>>>>

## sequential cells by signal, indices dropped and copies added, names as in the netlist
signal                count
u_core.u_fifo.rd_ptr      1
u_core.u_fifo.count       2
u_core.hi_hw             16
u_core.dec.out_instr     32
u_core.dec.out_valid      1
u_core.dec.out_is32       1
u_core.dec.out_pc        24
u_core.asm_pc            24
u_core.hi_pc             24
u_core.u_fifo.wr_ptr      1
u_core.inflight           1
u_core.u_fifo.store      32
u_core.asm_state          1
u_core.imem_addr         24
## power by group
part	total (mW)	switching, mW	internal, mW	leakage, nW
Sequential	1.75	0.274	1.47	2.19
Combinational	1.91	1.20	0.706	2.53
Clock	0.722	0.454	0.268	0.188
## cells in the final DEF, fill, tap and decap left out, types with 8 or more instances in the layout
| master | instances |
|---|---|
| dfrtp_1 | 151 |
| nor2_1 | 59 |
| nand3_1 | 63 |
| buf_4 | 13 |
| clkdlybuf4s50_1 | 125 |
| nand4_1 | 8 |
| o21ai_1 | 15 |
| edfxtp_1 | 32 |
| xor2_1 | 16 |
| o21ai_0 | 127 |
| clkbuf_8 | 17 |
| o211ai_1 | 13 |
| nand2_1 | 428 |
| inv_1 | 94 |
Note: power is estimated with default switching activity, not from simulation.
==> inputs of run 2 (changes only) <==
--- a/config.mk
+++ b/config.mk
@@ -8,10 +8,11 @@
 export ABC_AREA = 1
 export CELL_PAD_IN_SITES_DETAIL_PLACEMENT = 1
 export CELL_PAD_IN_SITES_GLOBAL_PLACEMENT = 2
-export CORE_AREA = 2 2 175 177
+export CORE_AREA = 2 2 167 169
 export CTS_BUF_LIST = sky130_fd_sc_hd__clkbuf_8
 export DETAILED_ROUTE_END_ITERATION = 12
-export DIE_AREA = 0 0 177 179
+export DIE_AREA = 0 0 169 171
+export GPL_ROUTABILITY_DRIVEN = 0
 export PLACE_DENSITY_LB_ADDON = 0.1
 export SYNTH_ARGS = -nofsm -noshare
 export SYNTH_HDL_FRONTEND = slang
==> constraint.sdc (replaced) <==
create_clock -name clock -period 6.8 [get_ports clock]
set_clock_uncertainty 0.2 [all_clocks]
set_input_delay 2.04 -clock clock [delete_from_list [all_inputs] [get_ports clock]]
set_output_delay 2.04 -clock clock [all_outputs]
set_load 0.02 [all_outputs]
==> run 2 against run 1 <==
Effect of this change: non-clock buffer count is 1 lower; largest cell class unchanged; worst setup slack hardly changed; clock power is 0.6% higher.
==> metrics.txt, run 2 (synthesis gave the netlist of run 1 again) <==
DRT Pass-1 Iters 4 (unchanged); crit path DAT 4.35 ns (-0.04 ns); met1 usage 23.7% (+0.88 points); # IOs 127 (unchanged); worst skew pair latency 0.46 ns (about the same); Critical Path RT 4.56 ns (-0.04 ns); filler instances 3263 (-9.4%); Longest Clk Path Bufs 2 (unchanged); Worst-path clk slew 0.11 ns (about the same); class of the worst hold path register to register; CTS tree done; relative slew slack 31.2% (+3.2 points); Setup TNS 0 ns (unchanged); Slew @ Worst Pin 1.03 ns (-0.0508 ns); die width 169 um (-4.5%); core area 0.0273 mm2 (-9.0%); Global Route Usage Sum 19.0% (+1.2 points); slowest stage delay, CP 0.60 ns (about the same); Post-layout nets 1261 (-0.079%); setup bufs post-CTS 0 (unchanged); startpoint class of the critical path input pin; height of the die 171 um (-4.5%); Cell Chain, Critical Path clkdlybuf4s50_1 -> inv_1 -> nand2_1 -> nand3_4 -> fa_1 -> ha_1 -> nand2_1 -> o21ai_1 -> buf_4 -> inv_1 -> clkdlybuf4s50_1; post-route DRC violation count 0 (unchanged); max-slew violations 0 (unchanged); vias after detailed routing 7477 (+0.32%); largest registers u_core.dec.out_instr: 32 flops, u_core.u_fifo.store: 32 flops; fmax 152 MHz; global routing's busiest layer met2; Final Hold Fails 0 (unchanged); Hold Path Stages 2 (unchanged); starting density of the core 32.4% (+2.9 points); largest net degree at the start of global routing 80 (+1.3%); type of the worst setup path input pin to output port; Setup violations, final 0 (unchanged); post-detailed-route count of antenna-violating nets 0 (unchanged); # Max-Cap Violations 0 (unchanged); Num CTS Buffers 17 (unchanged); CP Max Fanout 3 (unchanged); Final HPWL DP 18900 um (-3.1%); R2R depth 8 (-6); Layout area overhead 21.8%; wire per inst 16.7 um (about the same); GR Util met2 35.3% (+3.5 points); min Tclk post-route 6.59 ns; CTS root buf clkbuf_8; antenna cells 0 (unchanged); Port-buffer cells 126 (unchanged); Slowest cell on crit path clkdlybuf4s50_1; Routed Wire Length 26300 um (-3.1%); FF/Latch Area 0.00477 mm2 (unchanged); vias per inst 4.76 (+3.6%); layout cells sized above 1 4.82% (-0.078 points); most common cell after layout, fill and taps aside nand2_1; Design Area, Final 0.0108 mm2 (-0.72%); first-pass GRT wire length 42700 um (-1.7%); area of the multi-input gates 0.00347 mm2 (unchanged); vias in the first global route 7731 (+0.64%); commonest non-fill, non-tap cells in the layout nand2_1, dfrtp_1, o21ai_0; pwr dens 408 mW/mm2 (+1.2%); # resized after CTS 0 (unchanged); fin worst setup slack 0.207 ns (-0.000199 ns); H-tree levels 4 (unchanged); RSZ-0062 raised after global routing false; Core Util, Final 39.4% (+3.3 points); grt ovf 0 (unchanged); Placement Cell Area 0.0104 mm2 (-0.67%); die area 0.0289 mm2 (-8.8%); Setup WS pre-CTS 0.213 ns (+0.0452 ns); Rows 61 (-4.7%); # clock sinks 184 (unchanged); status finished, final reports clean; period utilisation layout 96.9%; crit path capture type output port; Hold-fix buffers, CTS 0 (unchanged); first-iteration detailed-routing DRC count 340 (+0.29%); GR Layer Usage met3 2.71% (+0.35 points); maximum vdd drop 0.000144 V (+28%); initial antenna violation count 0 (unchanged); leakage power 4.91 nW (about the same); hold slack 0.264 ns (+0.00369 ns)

<<<<

Your instructions
Give back each line above exactly as written.

Exercise solution
## sequential cells by signal, indices dropped and copies added, names as in the netlist
signal                count
u_core.u_fifo.rd_ptr      1
u_core.u_fifo.count       2
u_core.hi_hw             16
u_core.dec.out_instr     32
u_core.dec.out_valid      1
u_core.dec.out_is32       1
u_core.dec.out_pc        24
u_core.asm_pc            24
u_core.hi_pc             24
u_core.u_fifo.wr_ptr      1
u_core.inflight           1
u_core.u_fifo.store      32
u_core.asm_state          1
u_core.imem_addr         24
## power by group
part	total (mW)	switching, mW	internal, mW	leakage, nW
Sequential	1.75	0.274	1.47	2.19
Combinational	1.91	1.20	0.706	2.53
Clock	0.722	0.454	0.268	0.188
## cells in the final DEF, fill, tap and decap left out, types with 8 or more instances in the layout
| master | instances |
|---|---|
| dfrtp_1 | 151 |
| nor2_1 | 59 |
| nand3_1 | 63 |
| buf_4 | 13 |
| clkdlybuf4s50_1 | 125 |
| nand4_1 | 8 |
| o21ai_1 | 15 |
| edfxtp_1 | 32 |
| xor2_1 | 16 |
| o21ai_0 | 127 |
| clkbuf_8 | 17 |
| o211ai_1 | 13 |
| nand2_1 | 428 |
| inv_1 | 94 |
Note: power is estimated with default switching activity, not from simulation.
==> inputs of run 2 (changes only) <==
--- a/config.mk
+++ b/config.mk
@@ -8,10 +8,11 @@
 export ABC_AREA = 1
 export CELL_PAD_IN_SITES_DETAIL_PLACEMENT = 1
 export CELL_PAD_IN_SITES_GLOBAL_PLACEMENT = 2
-export CORE_AREA = 2 2 175 177
+export CORE_AREA = 2 2 167 169
 export CTS_BUF_LIST = sky130_fd_sc_hd__clkbuf_8
 export DETAILED_ROUTE_END_ITERATION = 12
-export DIE_AREA = 0 0 177 179
+export DIE_AREA = 0 0 169 171
+export GPL_ROUTABILITY_DRIVEN = 0
 export PLACE_DENSITY_LB_ADDON = 0.1
 export SYNTH_ARGS = -nofsm -noshare
 export SYNTH_HDL_FRONTEND = slang
==> constraint.sdc (replaced) <==
create_clock -name clock -period 6.8 [get_ports clock]
set_clock_uncertainty 0.2 [all_clocks]
set_input_delay 2.04 -clock clock [delete_from_list [all_inputs] [get_ports clock]]
set_output_delay 2.04 -clock clock [all_outputs]
set_load 0.02 [all_outputs]
==> run 2 against run 1 <==
Effect of this change: non-clock buffer count is 1 lower; largest cell class unchanged; worst setup slack hardly changed; clock power is 0.6% higher.
==> metrics.txt, run 2 (synthesis gave the netlist of run 1 again) <==
DRT Pass-1 Iters 4 (unchanged); crit path DAT 4.35 ns (-0.04 ns); met1 usage 23.7% (+0.88 points); # IOs 127 (unchanged); worst skew pair latency 0.46 ns (about the same); Critical Path RT 4.56 ns (-0.04 ns); filler instances 3263 (-9.4%); Longest Clk Path Bufs 2 (unchanged); Worst-path clk slew 0.11 ns (about the same); class of the worst hold path register to register; CTS tree done; relative slew slack 31.2% (+3.2 points); Setup TNS 0 ns (unchanged); Slew @ Worst Pin 1.03 ns (-0.0508 ns); die width 169 um (-4.5%); core area 0.0273 mm2 (-9.0%); Global Route Usage Sum 19.0% (+1.2 points); slowest stage delay, CP 0.60 ns (about the same); Post-layout nets 1261 (-0.079%); setup bufs post-CTS 0 (unchanged); startpoint class of the critical path input pin; height of the die 171 um (-4.5%); Cell Chain, Critical Path clkdlybuf4s50_1 -> inv_1 -> nand2_1 -> nand3_4 -> fa_1 -> ha_1 -> nand2_1 -> o21ai_1 -> buf_4 -> inv_1 -> clkdlybuf4s50_1; post-route DRC violation count 0 (unchanged); max-slew violations 0 (unchanged); vias after detailed routing 7477 (+0.32%); largest registers u_core.dec.out_instr: 32 flops, u_core.u_fifo.store: 32 flops; fmax 152 MHz; global routing's busiest layer met2; Final Hold Fails 0 (unchanged); Hold Path Stages 2 (unchanged); starting density of the core 32.4% (+2.9 points); largest net degree at the start of global routing 80 (+1.3%); type of the worst setup path input pin to output port; Setup violations, final 0 (unchanged); post-detailed-route count of antenna-violating nets 0 (unchanged); # Max-Cap Violations 0 (unchanged); Num CTS Buffers 17 (unchanged); CP Max Fanout 3 (unchanged); Final HPWL DP 18900 um (-3.1%); R2R depth 8 (-6); Layout area overhead 21.8%; wire per inst 16.7 um (about the same); GR Util met2 35.3% (+3.5 points); min Tclk post-route 6.59 ns; CTS root buf clkbuf_8; antenna cells 0 (unchanged); Port-buffer cells 126 (unchanged); Slowest cell on crit path clkdlybuf4s50_1; Routed Wire Length 26300 um (-3.1%); FF/Latch Area 0.00477 mm2 (unchanged); vias per inst 4.76 (+3.6%); layout cells sized above 1 4.82% (-0.078 points); most common cell after layout, fill and taps aside nand2_1; Design Area, Final 0.0108 mm2 (-0.72%); first-pass GRT wire length 42700 um (-1.7%); area of the multi-input gates 0.00347 mm2 (unchanged); vias in the first global route 7731 (+0.64%); commonest non-fill, non-tap cells in the layout nand2_1, dfrtp_1, o21ai_0; pwr dens 408 mW/mm2 (+1.2%); # resized after CTS 0 (unchanged); fin worst setup slack 0.207 ns (-0.000199 ns); H-tree levels 4 (unchanged); RSZ-0062 raised after global routing false; Core Util, Final 39.4% (+3.3 points); grt ovf 0 (unchanged); Placement Cell Area 0.0104 mm2 (-0.67%); die area 0.0289 mm2 (-8.8%); Setup WS pre-CTS 0.213 ns (+0.0452 ns); Rows 61 (-4.7%); # clock sinks 184 (unchanged); status finished, final reports clean; period utilisation layout 96.9%; crit path capture type output port; Hold-fix buffers, CTS 0 (unchanged); first-iteration detailed-routing DRC count 340 (+0.29%); GR Layer Usage met3 2.71% (+0.35 points); maximum vdd drop 0.000144 V (+28%); initial antenna violation count 0 (unchanged); leakage power 4.91 nW (about the same); hold slack 0.264 ns (+0.00369 ns)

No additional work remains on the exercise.